Wrangell back under face mask ordinance through April 30

Face masks are required in all indoor public spaces until 11:59 p.m. April 30 under an emergency ordinance approved unanimously by the borough assembly Saturday morning as the city responds to the COVID-19 breakout in town.

The community tallied 16 cases April 8-16.

“This is the highest number by double we’ve ever had active in Wrangell at any one time,” Borough Manager Lisa Von Bargen told the assembly.

In addition to protecting public health, the outbreak is hurting the town’s economy, Von Bargen said. The SouthEast Alaska Regional Health Consortium has canceled its quarterly meeting, which was scheduled for Wrangell, and the Wrangell Medical Center open house also has been canceled, she said.

“That’s money out of the pockets of our business people,” the manager said.

It’s important that the community stop the spread of the Coronavirus before more people come to town and more events start up next month, she said.

“Let’s see if we can do a two-week push to help arrest the spread,” Von Bargen said. “The least invasive way is a two-week reset of the mask mandate.”

Wrangell has ordered face masks twice the past year during the pandemic.

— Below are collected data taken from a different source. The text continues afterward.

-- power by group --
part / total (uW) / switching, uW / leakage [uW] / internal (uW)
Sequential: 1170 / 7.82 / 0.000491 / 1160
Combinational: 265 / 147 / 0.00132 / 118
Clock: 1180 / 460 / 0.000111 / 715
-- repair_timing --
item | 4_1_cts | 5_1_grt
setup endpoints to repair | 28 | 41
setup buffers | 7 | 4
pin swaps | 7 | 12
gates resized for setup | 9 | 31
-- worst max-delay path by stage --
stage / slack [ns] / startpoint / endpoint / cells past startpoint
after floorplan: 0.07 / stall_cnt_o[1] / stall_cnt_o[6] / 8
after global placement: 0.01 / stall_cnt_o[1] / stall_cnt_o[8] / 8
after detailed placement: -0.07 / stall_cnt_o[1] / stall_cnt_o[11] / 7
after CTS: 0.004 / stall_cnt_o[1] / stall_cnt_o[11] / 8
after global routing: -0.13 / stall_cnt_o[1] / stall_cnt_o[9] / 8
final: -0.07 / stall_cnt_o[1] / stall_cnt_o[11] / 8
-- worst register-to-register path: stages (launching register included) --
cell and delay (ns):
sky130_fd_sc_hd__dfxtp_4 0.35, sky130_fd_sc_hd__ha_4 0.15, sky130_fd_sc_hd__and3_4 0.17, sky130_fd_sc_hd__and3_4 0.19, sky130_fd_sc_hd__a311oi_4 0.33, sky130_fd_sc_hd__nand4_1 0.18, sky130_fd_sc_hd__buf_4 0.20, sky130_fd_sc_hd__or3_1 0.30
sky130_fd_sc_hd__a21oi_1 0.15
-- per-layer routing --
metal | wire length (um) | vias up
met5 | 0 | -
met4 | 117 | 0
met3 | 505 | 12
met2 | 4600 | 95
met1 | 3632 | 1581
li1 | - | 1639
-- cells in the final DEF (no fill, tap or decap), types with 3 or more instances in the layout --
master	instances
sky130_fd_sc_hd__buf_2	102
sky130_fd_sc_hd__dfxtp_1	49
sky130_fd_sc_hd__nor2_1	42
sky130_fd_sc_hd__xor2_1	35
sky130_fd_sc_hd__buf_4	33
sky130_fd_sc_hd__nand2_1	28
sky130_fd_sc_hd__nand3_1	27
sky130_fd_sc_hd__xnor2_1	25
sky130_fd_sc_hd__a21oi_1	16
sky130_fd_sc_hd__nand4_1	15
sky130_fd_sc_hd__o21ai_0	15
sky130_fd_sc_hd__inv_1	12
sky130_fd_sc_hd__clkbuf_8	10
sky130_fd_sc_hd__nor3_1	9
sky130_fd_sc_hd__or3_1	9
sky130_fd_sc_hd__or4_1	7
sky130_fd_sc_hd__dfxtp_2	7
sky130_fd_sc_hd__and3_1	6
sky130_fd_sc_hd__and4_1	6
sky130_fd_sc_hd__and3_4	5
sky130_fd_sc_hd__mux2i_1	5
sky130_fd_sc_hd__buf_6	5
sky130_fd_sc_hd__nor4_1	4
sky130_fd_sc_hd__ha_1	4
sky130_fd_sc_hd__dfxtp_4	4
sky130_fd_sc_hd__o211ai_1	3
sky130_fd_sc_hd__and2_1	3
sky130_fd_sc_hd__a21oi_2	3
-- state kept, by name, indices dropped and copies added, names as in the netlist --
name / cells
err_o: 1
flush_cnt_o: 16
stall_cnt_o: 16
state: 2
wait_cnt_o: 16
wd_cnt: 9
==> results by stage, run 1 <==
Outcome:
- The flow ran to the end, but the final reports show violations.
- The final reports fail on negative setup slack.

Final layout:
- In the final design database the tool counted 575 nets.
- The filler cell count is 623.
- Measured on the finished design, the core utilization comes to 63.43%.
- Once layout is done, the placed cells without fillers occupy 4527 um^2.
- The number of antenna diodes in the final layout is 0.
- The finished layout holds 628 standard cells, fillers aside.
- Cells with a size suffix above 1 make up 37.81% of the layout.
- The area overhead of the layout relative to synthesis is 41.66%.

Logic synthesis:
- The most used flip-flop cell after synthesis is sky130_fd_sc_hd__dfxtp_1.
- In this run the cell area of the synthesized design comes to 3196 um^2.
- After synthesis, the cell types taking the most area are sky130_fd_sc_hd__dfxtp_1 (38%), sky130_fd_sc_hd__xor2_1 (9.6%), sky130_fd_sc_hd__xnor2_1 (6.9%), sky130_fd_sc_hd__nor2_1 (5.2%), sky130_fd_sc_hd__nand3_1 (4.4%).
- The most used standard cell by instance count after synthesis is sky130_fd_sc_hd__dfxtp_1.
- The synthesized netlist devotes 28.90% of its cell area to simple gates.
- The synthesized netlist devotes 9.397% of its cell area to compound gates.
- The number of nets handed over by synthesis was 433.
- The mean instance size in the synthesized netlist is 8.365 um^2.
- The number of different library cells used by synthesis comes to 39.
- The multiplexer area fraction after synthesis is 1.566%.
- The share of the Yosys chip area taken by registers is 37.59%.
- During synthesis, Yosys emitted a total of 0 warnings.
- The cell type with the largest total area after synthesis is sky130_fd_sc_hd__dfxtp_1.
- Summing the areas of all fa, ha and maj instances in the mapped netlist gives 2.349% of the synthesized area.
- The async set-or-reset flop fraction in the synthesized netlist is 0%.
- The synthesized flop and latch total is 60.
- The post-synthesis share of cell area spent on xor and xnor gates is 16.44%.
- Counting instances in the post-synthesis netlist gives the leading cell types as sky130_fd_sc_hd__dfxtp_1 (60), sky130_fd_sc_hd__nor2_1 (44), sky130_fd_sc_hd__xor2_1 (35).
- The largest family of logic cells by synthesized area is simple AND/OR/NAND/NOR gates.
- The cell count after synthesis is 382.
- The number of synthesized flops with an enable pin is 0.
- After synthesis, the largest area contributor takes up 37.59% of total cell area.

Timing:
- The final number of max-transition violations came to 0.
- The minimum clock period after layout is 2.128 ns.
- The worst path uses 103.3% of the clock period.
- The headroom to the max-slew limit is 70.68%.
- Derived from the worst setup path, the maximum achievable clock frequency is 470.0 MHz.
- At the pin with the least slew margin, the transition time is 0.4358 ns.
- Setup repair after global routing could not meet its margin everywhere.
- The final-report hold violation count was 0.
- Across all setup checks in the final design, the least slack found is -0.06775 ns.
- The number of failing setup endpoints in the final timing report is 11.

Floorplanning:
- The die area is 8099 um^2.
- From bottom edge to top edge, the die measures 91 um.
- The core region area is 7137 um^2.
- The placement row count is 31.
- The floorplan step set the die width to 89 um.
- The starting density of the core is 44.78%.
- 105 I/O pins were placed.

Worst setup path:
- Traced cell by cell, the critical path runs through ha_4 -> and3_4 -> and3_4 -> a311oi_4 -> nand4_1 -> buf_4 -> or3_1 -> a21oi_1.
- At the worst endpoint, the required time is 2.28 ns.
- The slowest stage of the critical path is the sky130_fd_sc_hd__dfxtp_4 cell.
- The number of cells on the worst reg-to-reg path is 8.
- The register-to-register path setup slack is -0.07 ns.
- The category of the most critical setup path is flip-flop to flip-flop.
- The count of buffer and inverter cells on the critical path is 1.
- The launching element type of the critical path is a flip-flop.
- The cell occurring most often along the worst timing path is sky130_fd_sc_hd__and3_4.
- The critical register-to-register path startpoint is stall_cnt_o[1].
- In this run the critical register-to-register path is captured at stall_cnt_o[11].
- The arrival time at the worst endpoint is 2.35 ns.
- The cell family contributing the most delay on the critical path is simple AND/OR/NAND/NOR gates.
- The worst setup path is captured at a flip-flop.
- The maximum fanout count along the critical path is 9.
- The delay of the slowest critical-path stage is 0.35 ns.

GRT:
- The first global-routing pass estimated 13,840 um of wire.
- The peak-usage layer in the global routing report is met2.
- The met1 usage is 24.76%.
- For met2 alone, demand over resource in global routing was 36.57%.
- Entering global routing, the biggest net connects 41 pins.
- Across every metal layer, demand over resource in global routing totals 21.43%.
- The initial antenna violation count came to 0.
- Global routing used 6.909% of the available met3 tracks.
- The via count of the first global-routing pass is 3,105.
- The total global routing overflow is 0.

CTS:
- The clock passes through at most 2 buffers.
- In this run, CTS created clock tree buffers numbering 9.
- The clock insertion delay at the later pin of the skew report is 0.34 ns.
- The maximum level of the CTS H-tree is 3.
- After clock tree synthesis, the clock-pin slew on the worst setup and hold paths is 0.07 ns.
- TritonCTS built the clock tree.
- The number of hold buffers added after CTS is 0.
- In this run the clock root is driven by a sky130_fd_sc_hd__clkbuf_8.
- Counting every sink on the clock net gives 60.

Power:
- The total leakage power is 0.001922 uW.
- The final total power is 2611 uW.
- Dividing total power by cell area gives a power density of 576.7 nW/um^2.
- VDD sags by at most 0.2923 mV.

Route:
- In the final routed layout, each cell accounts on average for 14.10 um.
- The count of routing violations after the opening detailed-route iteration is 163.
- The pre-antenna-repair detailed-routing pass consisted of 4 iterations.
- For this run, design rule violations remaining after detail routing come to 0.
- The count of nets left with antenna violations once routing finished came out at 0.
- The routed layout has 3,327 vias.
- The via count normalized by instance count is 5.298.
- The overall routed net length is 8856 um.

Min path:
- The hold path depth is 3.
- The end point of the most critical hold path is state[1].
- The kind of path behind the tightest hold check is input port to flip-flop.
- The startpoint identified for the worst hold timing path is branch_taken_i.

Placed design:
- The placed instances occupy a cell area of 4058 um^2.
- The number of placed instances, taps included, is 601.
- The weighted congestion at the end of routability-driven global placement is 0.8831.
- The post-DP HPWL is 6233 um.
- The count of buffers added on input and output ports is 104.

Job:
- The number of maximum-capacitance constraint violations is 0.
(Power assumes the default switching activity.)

“If we dig deep right now, we probably should be able to shut this down,” Dr. Lynn Prysunka, of SEARHC, told the assembly.

About 60% of eligible Wrangell residents have received at least their first vaccination shot, she said.

Before adopting the emergency ordinance, however, the assembly amended the measure to remove any fines, penalties or other enforcement mechanisms against people who refuse to wear a face mask when indoors in a public space.

The police chief confirmed that no one had been ticketed under previous mask orders. Police, when called, would talk with the person and explain the requirement, he said.

Removing even the possibility of a fine or other penalty might be more effective, Assembly Member Patty Gilbert said. “I’m just thinking this may make it more palatable to increase compliance,” she said.

Gilbert made the amendment to remove penalties from the ordinance. The amendment also said that no one should be harassed for either wearing or not wearing a mask.

Assembly Member Terry Courson said he knows of people who are tired of masking and other restrictions during the pandemic, and who arrive in town at the airport and “just blow off” the COVID-19 testing.

“It seems a manufactured hysteria, from my perspective,” Courson said of restrictions to limit the spread of the virus.

The amendment passed with only Mayor Stephen Prysunka voting no. Police need the option so that they can talk with people who are not wearing a mask in a public space, he said.